Data marts and consumption layer: In phase two of the project, Simplity introduced a consumption layer using data marts empowering business users to also be able to use the data vault.
Handover and knowledge transfer: Besides providing proper documentation as part of the above deliverables, Simplity conducted handover workshops to ensure proper knowledge transfer to our client team members.
To illustrate the scope of work done on the project we describe the examples of sources, source tables, and measures added in each quarter iteration (not a complete list):
Q4/2019 - 120 source tables added, mainly for loan origination data used to assess clients' risk profile to approve or disapprove a loan.
Q1/2020 - 120 source tables added, in this phase, we focused mainly on the alignment of data and processes in the data vault.
Q2/2020 - 143 source tables added with a focus on wealth management portfolio of services. Table examples are details about clients, their accounts, their activities, advisors that set the deals, what stocks/bonds they own, etc.
Q3/2020 - 166 source tables added, the main theme for this phase was Master Data Repository (MDR), a system keeping the most accurate master data (non-transactional data about customers, accounts, products).

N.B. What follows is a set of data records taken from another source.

Source: an optimization exercise on an open RTL-to-GDS flow (aim: small area). Production flows keep margins and buffers that such runs may drop.
In this exercise RTL edits were held to simulation tests only and were not proved equivalent to the original.
No activity file was given, so power comes from the tool's default toggle rates.

--- flow/config.mk ---
export PLATFORM = sky130hd
export DESIGN_NAME = rc5_decoder
export DESIGN_NICKNAME = rc5_decoder
export VERILOG_FILES = /design/flow/design.v
export SDC_FILE = /design/flow/constraint.sdc
export NUM_CORES = 4
export LEC_CHECK = 0
export CAP_MARGIN = 20
export CORE_MARGIN = 2
export CORE_UTILIZATION = 40
export SLEW_MARGIN = 20
export SYNTH_HIERARCHICAL = 1
export SYNTH_MINIMUM_KEEP_SIZE = 0
--- flow/constraint.sdc ---
create_clock -name core_clock -period 8.0 [get_ports {clk}]
set_input_delay 1.6000 -clock core_clock [delete_from_list [all_inputs] [get_ports {clk}]]
set_output_delay 1.6000 -clock core_clock [all_outputs]
set_load 0.01 [all_outputs]
This is an optimization exercise on Yosys and OpenROAD, whose aim is small area, a short achievable clock period and few clock cycles per item, not a production implementation.
The RTL was checked by simulation tests, not by an equivalence proof against the original design.

==> flow/design.v, too long to show whole: its modules and the start of the top module <==
// module b85_fa: 10 lines
// module b85_codec: 1172 lines
module b85_codec (
    input  wire        clk,
    input  wire        rst,         
    input  wire        in_valid,
    output wire        in_ready,
    input  wire        in_mode,     
    input  wire [39:0] in_data,
    output wire        out_valid,
    input  wire        out_ready,
    output wire [39:0] out_data,
    output wire [1:0]  out_err
);
  // ...
==> flow/flow/run.sh <==
#!/bin/bash
# Own layout flow: the standard layout (standard.sh) unchanged, except that the
# resizer's timing repair keeps a setup margin (so it also speeds up paths that already
# meet the 30 ns clock) and the ports get buf_2 buffers instead of the resizer's choice.
# The clock, the constraints and the synthesis are the standard ones.
set -euo pipefail
export SETUP_SLACK_MARGIN=23.0
export TNS_END_PERCENT=100
export BUFFER_PORTS_ARGS="-buffer_cell sky130_fd_sc_hd__buf_2"
bash standard.sh > standard.log 2>&1
==> flow/standard.sh <==
#!/bin/bash
# synth_recipe.tcl (not shown) runs the flow's synth.tcl, then flattens the netlist and writes it again
# the make line also repeats each setting of config.mk as NAME=value (left out here)
make -C /OpenROAD-flow-scripts/flow DESIGN_CONFIG=/design/flow/config.mk WORK_HOME=/design/flow/orfs CLKGATE_MAP_FILE= SYNTH_SCRIPT=/design/flow/synth_recipe.tcl "${@:-finish}"
==> flow/config.mk <==
export PLATFORM = sky130hd
export DESIGN_NAME = b85_codec
export DESIGN_NICKNAME = b85_codec
export VERILOG_FILES = /design/flow/design.v
export SDC_FILE = /design/flow/constraint.sdc
export NUM_CORES = 4
export LEC_CHECK = 0
export CAP_MARGIN = 20
export CORE_MARGIN = 2
export CORE_UTILIZATION = 75
export SLEW_MARGIN = 20
export SYNTH_HIERARCHICAL = 1
==> flow/constraint.sdc <==
create_clock -name core_clock -period 30.0 [get_ports {clk}]
set_input_delay 6.0000 -clock core_clock [delete_from_list [all_inputs] [get_ports {clk}]]
set_output_delay 6.0000 -clock core_clock [all_outputs]
set_load 0.01 [all_outputs]
Context: an optimization exercise on an open-source flow, tuned for small area, a short achievable clock period and few clock cycles. The choices shown serve that exercise and are no tape-out recipe.
In this exercise RTL edits were held to simulation tests only and were not proved equivalent to the original.

== old ==
==> flow/design.v (excerpt) <==
module setun_core (
    input             clk,
    input             rst,
    input             start,
    input      [15:0] fuel,
    output reg        done,
    output reg [2:0]  status,
    output     [9:0]  reg_c,
    output     [9:0]  reg_f,
    output     [1:0]  reg_w,
    output     [35:0] reg_s,
    output     [35:0] reg_r,
    output reg        fram_en,
    output reg        fram_we,
    output reg        fram_page,
    output reg [6:0]  fram_row,
    output reg [17:0] fram_wdata,
    input      [17:0] fram_rdata,
    output reg        drum_en,
    output reg        drum_we,
    output reg [5:0]  drum_zone,
    output reg [5:0]  drum_row,
    output reg [17:0] drum_wdata,
    input      [17:0] drum_rdata
);
    localparam [1:0] TZ = 2'b00, TP = 2'b01, TN = 2'b11;
    localparam [2:0] ST_NONE = 3'd0, ST_DONE = 3'd1, ST_OVER = 3'd2, ST_ERROR = 3'd3,
                     ST_REFUSED = 3'd4, ST_FUEL = 3'd5;
    localparam [5:0] OP_LDS = {TP, TZ, TZ}, OP_ADD = {TP, TZ, TP}, OP_SUB = {TP, TZ, TN},
                     OP_XOR = {TP, TN, TZ}, OP_LDR = {TP, TN, TP}, OP_HLT = {TP, TN, TN},
                     OP_MUL = {TP, TP, TZ}, OP_MULA = {TP, TP, TP}, OP_MULB = {TP, TP, TN},
                     OP_BZ  = {TZ, TP, TZ}, OP_BP = {TZ, TP, TP}, OP_BN = {TZ, TP, TN},
                     OP_JMP = {TZ, TZ, TZ}, OP_STC = {TZ, TZ, TP}, OP_STF = {TZ, TZ, TN},
                     OP_LDF = {TZ, TN, TZ}, OP_LFC = {TZ, TN, TP}, OP_ADF = {TZ, TN, TN},
                     OP_SHF = {TN, TP, TZ}, OP_STS = {TN, TP, TP}, OP_NRM = {TN, TP, TN},
                     OP_F2D = {TN, TZ, TP}, OP_D2F = {TN, TZ, TN}, OP_IO = {TN, TZ, TZ};
    localparam S_IDLE = 0, S_FETCH = 1, S_DEC = 2, S_OP1 = 3, S_OP2 = 4, S_RECV = 5,
               S_EXEC = 6, S_MUL = 7, S_SHF0 = 8, S_SHF = 9, S_NRM = 10, S_XF0 = 11,
  ...
==> flow/config.mk <==
export PLATFORM = sky130hd
export DESIGN_NAME = setun_core
export DESIGN_NICKNAME = setun_core
export VERILOG_FILES = /design/flow/design.v
export SDC_FILE = /design/flow/constraint.sdc
export NUM_CORES = 4
export LEC_CHECK = 0
export ABC_AREA = 1
export CAP_MARGIN = 20
export CORE_MARGIN = 2
export CORE_UTILIZATION = 50
export CTS_BUF_LIST = sky130_fd_sc_hd__clkbuf_16
export CTS_CLUSTER_DIAMETER = 90
export CTS_CLUSTER_SIZE = 20
export PLACE_DENSITY = 0.7
export SLEW_MARGIN = 20
==> flow/constraint.sdc <==
create_clock -name core_clock -period 55.0 [get_ports {clk}]
set_input_delay 11.0000 -clock core_clock [delete_from_list [all_inputs] [get_ports {clk}]]
set_output_delay 11.0000 -clock core_clock [all_outputs]
set_load 0.01 [all_outputs]
standard.sh (not shown) runs the stock make flow with config.mk's settings and CLKGATE_MAP_FILE= SYNTH_SCRIPT=/design/flow/synth_recipe.tcl, a recipe that flattens the netlist after the stock synthesis.
==> flow/flow/run.sh <==
#!/bin/bash
# The standard layout, with plain buffers (buf_2) on the ports instead of the
# default delay-cell port buffers.
set -euo pipefail
bash standard.sh "BUFFER_PORTS_ARGS=-buffer_cell sky130_fd_sc_hd__buf_2" finish > standard.log 2>&1
old: no failed stages, no open violations at the end
Testbench counts of old, summed over its fixed seeds: cycles 270,808.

This enables the bank to have a comprehensive picture of its customers. Another source added was ATM data e.g., info about transactions carried out by ATM users, details about ATMs such as their location.
Q4/2020 - 187 source tables added. Simplity delivered the first POC in the form of a "Consumption Layer” for digital users’ data. We also focused on credit card data and household data plus adding more cleaned data about accounts and product catalog into the MDR.

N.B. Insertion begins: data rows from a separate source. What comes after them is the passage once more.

Source: an optimization exercise on an open RTL-to-GDS flow (aim: small area, a short achievable clock period and few clock cycles per item). Production flows keep margins and buffers that such runs may drop.
In this exercise RTL edits were held to simulation tests only and were not proved equivalent to the original.
Power is estimated from default activity; no workload was simulated.

==> run a: inputs <==
// stack_vm
module stack_vm #(
    parameter MEMMAX = 16
) (
    input  wire                 clk,
    input  wire                 rst,           
    input  wire [31:0]          prog_len,      
    output wire [30:0]          prog_addr,     
    input  wire [63:0]          prog_rdata,    
    input  wire                 cmd_valid,
    input  wire                 cmd_run,       
    output wire                 cmd_ready,
    output reg                  done,
    output wire [32:0]          sp,
    output reg  [32:0]          ip,
    output wire [15:0]          status,
    output wire [32:0]          fault_ip,
    output wire [MEMMAX*32-1:0] stack_cells
);
    localparam [1:0] ST_RUNNING = 2'd0, ST_HALTED = 2'd1, ST_FAULTED = 2'd2;
    localparam [3:0] PH_FIRST = 4'd0, PH_MUL = 4'd1, PH_ALIGN = 4'd2, PH_DIV = 4'd3,
                     PH_NEG = 4'd4, PH_JI = 4'd5, PH_REF = 4'd6, PH_AOV = 4'd7,
                     PH_REFT = 4'd8;
    reg         busy;           
    reg         run_mode;
    reg  [1:0]  st_state;
    reg  [3:0]  st_fcode;
    reg  [7:0]  st_fop;
    reg  [30:0] fip;
    reg  [31:0] len_r;          
    reg  [31:0] stack [0:15];
    reg  [31:0] tos;            
    reg  [31:0] nos;            
    reg  [5:0]  sp6;            
    reg  [32:0] sp_q;           
    reg         d_valid;
    reg         d_bad;
    reg  [7:0]  d_opc;
    reg  [31:0] d_arg;          
    reg  [8:0]  ph_oh;          
    reg  [31:0] md_q;           
    reg         md_t33;         
  ...
Settings: LEC_CHECK=0, ABC_AREA=1, CAP_MARGIN=20, CORE_MARGIN=2, CORE_UTILIZATION=30, SLEW_MARGIN=20; clock period 13.0 ns.
run.sh (not shown) runs the stock make flow with config.mk's settings and CLKGATE_MAP_FILE= SYNTH_SCRIPT=/design/flow/synth_recipe.tcl, a recipe that flattens the netlist after the stock synthesis.
==> run b (differences from run a) <==
--- a/flow/design.v
+++ b/flow/design.v
@@ -28,13 +28,13 @@
     reg  [30:0] fip;
     reg  [31:0] len_r;          
     reg  [31:0] stack [0:15];
     reg  [31:0] tos;            
     reg  [31:0] nos;            
     reg  [5:0]  sp6;            
-    reg  [32:0] sp_q;           
+    reg         sp_big;         
     reg         d_valid;
     reg         d_bad;
     reg  [7:0]  d_opc;
     reg  [31:0] d_arg;          
     reg  [8:0]  ph_oh;          
     reg  [31:0] md_q;           
@@ -42,13 +42,13 @@
     reg  [4:0]  md_cnt;
     reg         md_bp;          
     reg         md_sa, md_sb, md_mod;
     assign status    = {st_fop, st_fcode, 2'b00, st_state};
     assign fault_ip  = {2'b00, fip};
     assign cmd_ready = !busy;
-    assign sp        = sp_q;
+    assign sp        = sp_big ? {md_t33, md_q} : {{27{sp6[5]}}, sp6};
     genvar g;
     generate
         for (g = 0; g < 16; g = g + 1) begin : g_cells
             assign stack_cells[g*32 +: 32] = stack[g];
         end
     endgenerate
@@ -321,14 +321,15 @@
                                    o_store ? PH_REF : PH_FIRST) :
                        ph_reft  ? PH_REF :
                        ph_mul   ? (mul_last ? PH_FIRST : PH_MUL) :
                        ph_align ? (div_small ? PH_FIRST : PH_DIV) :
                        ph_div   ? (cnt0 ? (dv_neg ? PH_NEG : PH_FIRST) : PH_DIV) :
                        PH_FIRST;
-    reg  [30:0] pa_r;
-    assign prog_addr = pa_r;
+    assign prog_addr = (!busy || (!d_valid && rf)) ? ip[30:0] :
+                       (!d_valid || !e_done) ? ip_inc :
+                       redir_pa           ? d_arg[30:0] : ip_inc2;
     always @(posedge clk) begin
         len_r <= prog_len;
         if (e_go && e_we) stack[e_widx] <= rbus;
         if (rst) begin
             busy     <= 1'b0;
             run_mode <= 1'b0;
@@ -337,13 +338,13 @@
             rf       <= 1'b0;
             ph_oh    <= 9'd1;
             sp6      <= 6'h3f;
             spm1     <= 4'd14;
             spm2     <= 4'd13;
             spp1     <= 4'd0;
-            sp_q     <= {33{1'b1}};
+            sp_big   <= 1'b0;
             ip       <= 33'd0;
             ipn1     <= 31'd1;
             ipn2     <= 31'd2;
             fip      <= 31'd0;
             st_state <= (prog_len == 32'd0) ? ST_HALTED : ST_RUNNING;
             st_fcode <= 4'd0;
@@ -367,14 +368,13 @@
                 if (sp_en) begin
                     sp6  <= sp_nx;
                     spm1 <= sp_nx[3:0] - 4'd1;
                     spm2 <= sp_nx[3:0] - 4'd2;
                     spp1 <= sp_nx[3:0] + 4'd1;
                 end
-                if (ph_aov) sp_q <= {a_s33, alu_sum};
-                else if (sp_en) sp_q <= {{27{sp_nx[5]}}, sp_nx};
+                if (ph_aov) sp_big <= 1'b1;
                 if (e_fault) begin
                     ip       <= ip_redir ? tgt : {2'b00, ip_inc};
                     st_state <= ST_FAULTED;
                     st_fcode <= e_code;
                     st_fop   <= d_opc;
                     fip      <= ip[30:0];
@@ -401,32 +401,12 @@
     end
     wire d_load = busy && (!d_valid || e_done);
     wire e_done_nx = (ph_nx == PH_MUL)   ? ml_nx :
                      (ph_nx == PH_ALIGN) ? small_nx :
                      (ph_nx == PH_DIV)   ? (cnt0_nx & !dv_neg) :
                      ((ph_nx == PH_NEG) || (ph_nx == PH_JI) || (ph_nx == PH_REF));
-    wire e_done_d = d_load ? !ms_new : e_done_nx;
-    wire        upd      = e_go && (e_fault || e_done);
-    wire        adv      = e_go && !e_fault && e_done;
-    wire        cont     = adv && !e_halt && run_mode;
-    wire [30:0] ip_nxv   = upd ? (ip_redir ? d_arg[30:0] : ip_inc) : ip[30:0];
-    wire [30:0] ipn1_nxv = adv ? (ip_redir ? tgt_p1 : ipn2) : ipn1;
-    wire [30:0] ipn2_nxv = adv ? (ip_redir ? tgt_p2 : ipn_p3) : ipn2;
-    wire        busy_nxv = !busy ? (cmd_valid && (st_state == ST_RUNNING)) :
-                           !d_valid ? 1'b1 :
-                           e_fault ? 1'b0 : (e_done ? cont : 1'b1);
-    wire        dv_nxv   = !busy ? 1'b0 : !d_valid ? !rf : (cont ? !redir : 1'b1);
-    wire        rf_nxv   = !busy ? 1'b0 : !d_valid ? 1'b0 : (cont ? jz_taken : rf);
-    wire        phf_nxv  = !e_go || (ph_nx == PH_FIRST);
-    wire        phji_nxv = e_go && (ph_nx == PH_JI);
-    wire        djmp_nxv = d_load ? r_oh[22] : d_jmp;
-    wire [30:0] darg_nxv = d_load ? r_arg[30:0] : (e_go && ph_first && o_jumpi) ? alu_sum[30:0] : d_arg[30:0];
-    wire        rdpa_nxv = (phf_nxv && djmp_nxv) || phji_nxv;
-    wire [30:0] pa_nx    = (!busy_nxv || (!dv_nxv && rf_nxv)) ? ip_nxv :
-                           (!dv_nxv || !e_done_d) ? ipn1_nxv :
-                           rdpa_nxv ? darg_nxv : ipn2_nxv;
     always @(posedge clk) begin
         if (d_load) begin
             d_bad <= r_bad;
             d_opc <= r_opc;
             d_ms  <= ms_new;
             d_jmp <= r_oh[22];
@@ -449,14 +429,13 @@
             pp_neg <= nb_neg;
         end else begin
             pp_one <= 1'b1;
             pp_two <= 1'b0;
             pp_neg <= 1'b1;
         end
-        e_done <= e_done_d;
-        pa_r   <= rst ? 31'd0 : pa_nx;
+        e_done <= d_load ? !ms_new : e_done_nx;
         if (e_go && tos_en) tos <= tos_nx;
         if (e_go && nos_en) nos <= nos_nx;
         if (e_go) begin
             if (ph_first) begin
                 md_q   <= 32'd0;
                 md_t33 <= a_s33;
==> run c (differences from run a) <==
--- a/flow/design.v
+++ b/flow/design.v
@@ -28,13 +28,13 @@
     reg  [30:0] fip;
     reg  [31:0] len_r;          
     reg  [31:0] stack [0:15];
     reg  [31:0] tos;            
     reg  [31:0] nos;            
     reg  [5:0]  sp6;            
-    reg  [32:0] sp_q;           
+    reg         sp_big;         
     reg         d_valid;
     reg         d_bad;
     reg  [7:0]  d_opc;
     reg  [31:0] d_arg;          
     reg  [8:0]  ph_oh;          
     reg  [31:0] md_q;           
@@ -42,13 +42,13 @@
     reg  [4:0]  md_cnt;
     reg         md_bp;          
     reg         md_sa, md_sb, md_mod;
     assign status    = {st_fop, st_fcode, 2'b00, st_state};
     assign fault_ip  = {2'b00, fip};
     assign cmd_ready = !busy;
-    assign sp        = sp_q;
+    assign sp        = sp_big ? {md_t33, md_q} : {{27{sp6[5]}}, sp6};
     genvar g;
     generate
         for (g = 0; g < 16; g = g + 1) begin : g_cells
             assign stack_cells[g*32 +: 32] = stack[g];
         end
     endgenerate
@@ -337,13 +337,13 @@
             rf       <= 1'b0;
             ph_oh    <= 9'd1;
             sp6      <= 6'h3f;
             spm1     <= 4'd14;
             spm2     <= 4'd13;
             spp1     <= 4'd0;
-            sp_q     <= {33{1'b1}};
+            sp_big   <= 1'b0;
             ip       <= 33'd0;
             ipn1     <= 31'd1;
             ipn2     <= 31'd2;
             fip      <= 31'd0;
             st_state <= (prog_len == 32'd0) ? ST_HALTED : ST_RUNNING;
             st_fcode <= 4'd0;
@@ -367,14 +367,13 @@
                 if (sp_en) begin
                     sp6  <= sp_nx;
                     spm1 <= sp_nx[3:0] - 4'd1;
                     spm2 <= sp_nx[3:0] - 4'd2;
                     spp1 <= sp_nx[3:0] + 4'd1;
                 end
-                if (ph_aov) sp_q <= {a_s33, alu_sum};
-                else if (sp_en) sp_q <= {{27{sp_nx[5]}}, sp_nx};
+                if (ph_aov) sp_big <= 1'b1;
                 if (e_fault) begin
                     ip       <= ip_redir ? tgt : {2'b00, ip_inc};
                     st_state <= ST_FAULTED;
                     st_fcode <= e_code;
                     st_fop   <= d_opc;
                     fip      <= ip[30:0];
==> metrics.yaml <==
outcome:
  outcome: "finished clean"
synth:
  synthAdderAreaFrac: 0.0315
sta:
  worstMarginPinSlew_ns: 1.31
  skew_ns: 0.113
  fin_ws_ns: 6.36
finish:
  multi_input_area_sq_mm: 0.0278
# the run above: run a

Q1/2021 - 206 source tables added. Adding more measures for end users e.g., account balance over time or transactions on accounts, both from digital and core banking systems. In addition, data from the call center were included in this phase.
Q2/2021 - 234 source tables added. This time the focus was on fees and an Early Warning System. The EWS is a general application gathering data about the clients and their history in terms of paying their obligations through regular installments.
Q3/2021 - 265 source tables added, mainly data used by the Data Science team and the Small to Medium Enterprise Underwriting application. This application is used by a bank to assess whether a small entrepreneur can get a loan or not.
The Data Vault is a unique hybrid approach combining the advantages of the classical data warehouse with the dimensional design. The main advantages are:
Incremental delivery: We started with a pilot and integrated more sources over time.
Short time to value: Rapidly delivering impact to business even in the pilot project phase.
Flexibility: Data sources can be added incrementally to the data vault. Likewise, the raw and business-derived data are stored separately, which supports changes to business rules with ease.
Reduced Complexity: As the data vault separates the technical data restructuring from the application of business rules, this helps isolate these potentially complex stages. Also, data cleaning is considered a business rule and can be managed independently of the initial data load.
Data lineage and audit: A metadata-driven approach helps identify the source systems and makes it easier to support data lineage. Results are never lost during incremental data vault changes, providing an automatic audit trail.
The bank is now benefiting from a flexible data vault enabling tracking of digital adoption and performing predictive analytics analyzing customer behavior e.g., correlate behaviors as an indicator for major purchases, identify usage patterns and volume as a predictor to account close, identify friction points in a digital process where customers abandon the application or call into the contact center, or to determine life stage or lifestyle for relevant products and services.
The implemented solution increased the quality and trust in data across the entire organization of our client.